Chiara Daraio, Ph.D

Professor, Mechanical Engineering and Applied Physics
Caltech

Friday, Nov. 13th at 2pm

Zoom: https://utah.zoom.us/j/95756997925
Passcode: 211781

ABSTRACT: We propose a new concept for bio-composites’ fabrication, which uses living, undifferentiated plant cells, to produce materials with properties comparable to engineered woods (plywood, MDF) and commercial plastics. The use of “engineered living systems”, like bacteria, yeast and fungi, to fabricate materials sustainably is an emerging line of research. The approach aims at creating materials that combine the structural properties of traditional composites with attributes of living systems, including the ability to fabricate complex hierarchical structures, the ability to rapidly grow in-situ, and the potential to respond and adapt to external stimuli. We demonstrate this concept with living plant cells, because they offer an unprecedented genetic diversity and a rich plethora of multi-functionalities that may benefit engineering applications. For example, we have shown the fabrication of composite woods that are exquisitely thermally active: they are electrically conducting, and their conductivity changes with temperature, with sensitivity that is two orders of magnitude greater than any other temperature sensor. In our initial studies, we choose tobacco as a model system, as it is one of the most studied cell lines in plant biology. In the future, we envision extending this approach to genetically engineered cell lines and other plant species, to expand achievable properties and the range of functionalities.
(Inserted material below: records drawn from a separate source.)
File: config.mk
export PLATFORM = sky130hd
export DESIGN_NAME = fillrect
export DESIGN_NICKNAME = d
export VERILOG_FILES = /design/src/rtl/fillrect.sv
export SDC_FILE = /design/constraint.sdc
export NUM_CORES = 1
export LEC_CHECK = 0
export CAP_MARGIN = 20
export CORE_ASPECT_RATIO = 0.9
export CORE_MARGIN = 8
export CORE_UTILIZATION = 45
export DETAILED_ROUTE_END_ITERATION = 8
export GPL_ROUTABILITY_DRIVEN = 0
export GPL_TIMING_DRIVEN = 0
export MAX_ROUTING_LAYER = met4
export PLACE_DENSITY = 0.8
export SLEW_MARGIN = 20
export SYNTH_ARGS = -nofsm -noshare
export SYNTH_HDL_FRONTEND = slang
export SYNTH_SLANG_ARGS = --single-unit
File: constraint.sdc
create_clock -name clk -period 3.2 [get_ports clk]
set_input_delay 0.64 -clock clk [delete_from_list [all_inputs] [get_ports clk]]
set_output_delay 0.64 -clock clk [all_outputs]
set_load 0.05 [all_outputs]
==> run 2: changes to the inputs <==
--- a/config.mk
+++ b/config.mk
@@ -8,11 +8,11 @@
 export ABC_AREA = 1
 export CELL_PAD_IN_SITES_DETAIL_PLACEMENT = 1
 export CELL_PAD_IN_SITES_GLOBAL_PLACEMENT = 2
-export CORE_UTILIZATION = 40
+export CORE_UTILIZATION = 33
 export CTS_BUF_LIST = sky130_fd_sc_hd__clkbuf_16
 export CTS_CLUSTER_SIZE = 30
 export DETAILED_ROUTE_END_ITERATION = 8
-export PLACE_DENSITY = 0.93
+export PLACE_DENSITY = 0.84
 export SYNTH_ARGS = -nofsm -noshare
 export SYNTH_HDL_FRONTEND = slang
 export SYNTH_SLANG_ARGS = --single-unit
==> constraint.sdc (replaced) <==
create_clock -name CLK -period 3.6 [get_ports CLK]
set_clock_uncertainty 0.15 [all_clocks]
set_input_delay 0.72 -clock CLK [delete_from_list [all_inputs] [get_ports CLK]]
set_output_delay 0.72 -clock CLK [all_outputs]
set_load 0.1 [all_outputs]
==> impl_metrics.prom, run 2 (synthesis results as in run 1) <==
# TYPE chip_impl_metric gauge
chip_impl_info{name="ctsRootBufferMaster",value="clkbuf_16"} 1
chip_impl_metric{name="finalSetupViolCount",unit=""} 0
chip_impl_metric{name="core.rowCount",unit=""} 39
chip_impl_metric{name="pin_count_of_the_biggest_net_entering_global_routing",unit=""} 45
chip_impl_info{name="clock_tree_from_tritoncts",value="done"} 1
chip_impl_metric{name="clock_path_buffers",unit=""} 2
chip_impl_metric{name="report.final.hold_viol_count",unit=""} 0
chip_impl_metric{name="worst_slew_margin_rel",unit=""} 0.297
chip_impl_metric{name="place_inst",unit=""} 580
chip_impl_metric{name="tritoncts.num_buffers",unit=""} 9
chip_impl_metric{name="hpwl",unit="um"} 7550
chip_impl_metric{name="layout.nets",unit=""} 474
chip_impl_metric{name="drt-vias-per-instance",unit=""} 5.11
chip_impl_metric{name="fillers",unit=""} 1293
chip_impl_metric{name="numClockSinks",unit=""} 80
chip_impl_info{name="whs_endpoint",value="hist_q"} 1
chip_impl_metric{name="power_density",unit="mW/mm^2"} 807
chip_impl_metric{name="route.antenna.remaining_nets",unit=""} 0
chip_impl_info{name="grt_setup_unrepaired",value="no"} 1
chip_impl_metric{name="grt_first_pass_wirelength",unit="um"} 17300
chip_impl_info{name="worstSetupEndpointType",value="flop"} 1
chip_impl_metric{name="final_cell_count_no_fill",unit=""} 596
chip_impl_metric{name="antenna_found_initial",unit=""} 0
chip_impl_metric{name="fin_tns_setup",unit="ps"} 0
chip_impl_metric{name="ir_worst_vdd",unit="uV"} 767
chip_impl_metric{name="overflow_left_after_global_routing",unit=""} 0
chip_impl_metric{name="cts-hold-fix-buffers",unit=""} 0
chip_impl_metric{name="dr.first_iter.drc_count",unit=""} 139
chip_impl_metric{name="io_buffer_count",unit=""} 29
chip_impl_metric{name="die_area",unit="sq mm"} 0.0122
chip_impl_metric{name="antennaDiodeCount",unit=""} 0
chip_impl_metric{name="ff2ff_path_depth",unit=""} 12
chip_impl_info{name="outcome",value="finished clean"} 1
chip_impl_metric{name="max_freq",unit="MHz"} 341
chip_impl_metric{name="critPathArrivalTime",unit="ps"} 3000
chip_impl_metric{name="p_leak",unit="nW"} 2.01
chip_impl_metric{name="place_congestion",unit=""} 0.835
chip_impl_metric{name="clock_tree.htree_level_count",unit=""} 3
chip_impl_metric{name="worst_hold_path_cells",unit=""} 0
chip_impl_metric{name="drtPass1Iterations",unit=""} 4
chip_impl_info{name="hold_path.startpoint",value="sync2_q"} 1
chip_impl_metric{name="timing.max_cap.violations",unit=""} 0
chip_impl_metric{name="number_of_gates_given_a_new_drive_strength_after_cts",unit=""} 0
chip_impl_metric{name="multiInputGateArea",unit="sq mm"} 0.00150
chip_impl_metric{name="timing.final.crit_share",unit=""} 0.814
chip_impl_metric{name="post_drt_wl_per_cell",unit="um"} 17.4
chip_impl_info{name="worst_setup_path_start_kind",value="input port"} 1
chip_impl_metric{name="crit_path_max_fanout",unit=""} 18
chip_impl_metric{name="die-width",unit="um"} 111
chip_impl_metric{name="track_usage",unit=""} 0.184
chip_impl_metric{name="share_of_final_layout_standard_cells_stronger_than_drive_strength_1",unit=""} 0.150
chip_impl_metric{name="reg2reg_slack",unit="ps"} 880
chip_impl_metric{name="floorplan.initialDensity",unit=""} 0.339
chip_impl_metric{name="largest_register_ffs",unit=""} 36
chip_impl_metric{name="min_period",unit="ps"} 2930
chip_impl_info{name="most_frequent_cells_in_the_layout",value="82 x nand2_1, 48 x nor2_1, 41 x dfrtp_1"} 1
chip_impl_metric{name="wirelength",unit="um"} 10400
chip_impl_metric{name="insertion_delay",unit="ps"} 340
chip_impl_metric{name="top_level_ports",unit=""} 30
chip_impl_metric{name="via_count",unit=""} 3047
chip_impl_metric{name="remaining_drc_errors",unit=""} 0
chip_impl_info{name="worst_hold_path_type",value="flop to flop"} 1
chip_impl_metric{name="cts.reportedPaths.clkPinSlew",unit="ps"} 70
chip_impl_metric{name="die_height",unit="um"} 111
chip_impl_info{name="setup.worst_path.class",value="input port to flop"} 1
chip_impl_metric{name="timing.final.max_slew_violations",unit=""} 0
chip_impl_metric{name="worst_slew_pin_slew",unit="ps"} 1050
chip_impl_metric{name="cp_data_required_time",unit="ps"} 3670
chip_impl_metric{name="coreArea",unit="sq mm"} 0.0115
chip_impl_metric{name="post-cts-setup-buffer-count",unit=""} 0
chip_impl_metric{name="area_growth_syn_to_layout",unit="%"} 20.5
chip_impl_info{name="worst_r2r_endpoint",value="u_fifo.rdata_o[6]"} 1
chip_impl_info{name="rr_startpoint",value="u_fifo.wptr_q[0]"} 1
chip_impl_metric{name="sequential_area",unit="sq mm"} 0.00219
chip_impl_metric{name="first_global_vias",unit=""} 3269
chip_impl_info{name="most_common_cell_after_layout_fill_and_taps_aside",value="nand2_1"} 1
BIO: Professor Daraio received her undergraduate degree in Mechanical Engineering from the Universita’ Politecnica delle Marche, Italy (2001). She received her M.S. (2003) and Ph.D. degrees (2006) in Materials Science and Engineering from the University of California, San Diego. She joined the Aeronautics and Applied Physics departments of the California Institute of Technology (Caltech) in fall of 2006 and was promoted to full professor in 2010. From January 2013 to August 2016, she joined the department of Mechanical and Process Engineering at ETH Zürich, with a chair in Mechanics and Materials. She returned to Caltech in August 2016, as a Professor of Mechanical Engineering and Applied Physics. She received a Presidential Early Career Award from President Obama (PECASE) in 2012, was elected as a Sloan Research Fellow in 2011 and received an ONR Young Investigator Award in 2010. She is also a winner of the NSF CAREER award (2009), of the Richard Von Mises Prize (2008) and received the Hetenyi Award from the Society for Experimental Mechanics (2015). She was selected by Popular Science magazine among the “Brilliant 10” (2010). She serves as a Board Editor for Science (AAAS) and as an Associate Editor for the journals Extreme Mechanics Letters (Elsevier), Multifunctional Materials (IOP) and Frontiers in Materials (Frontiers).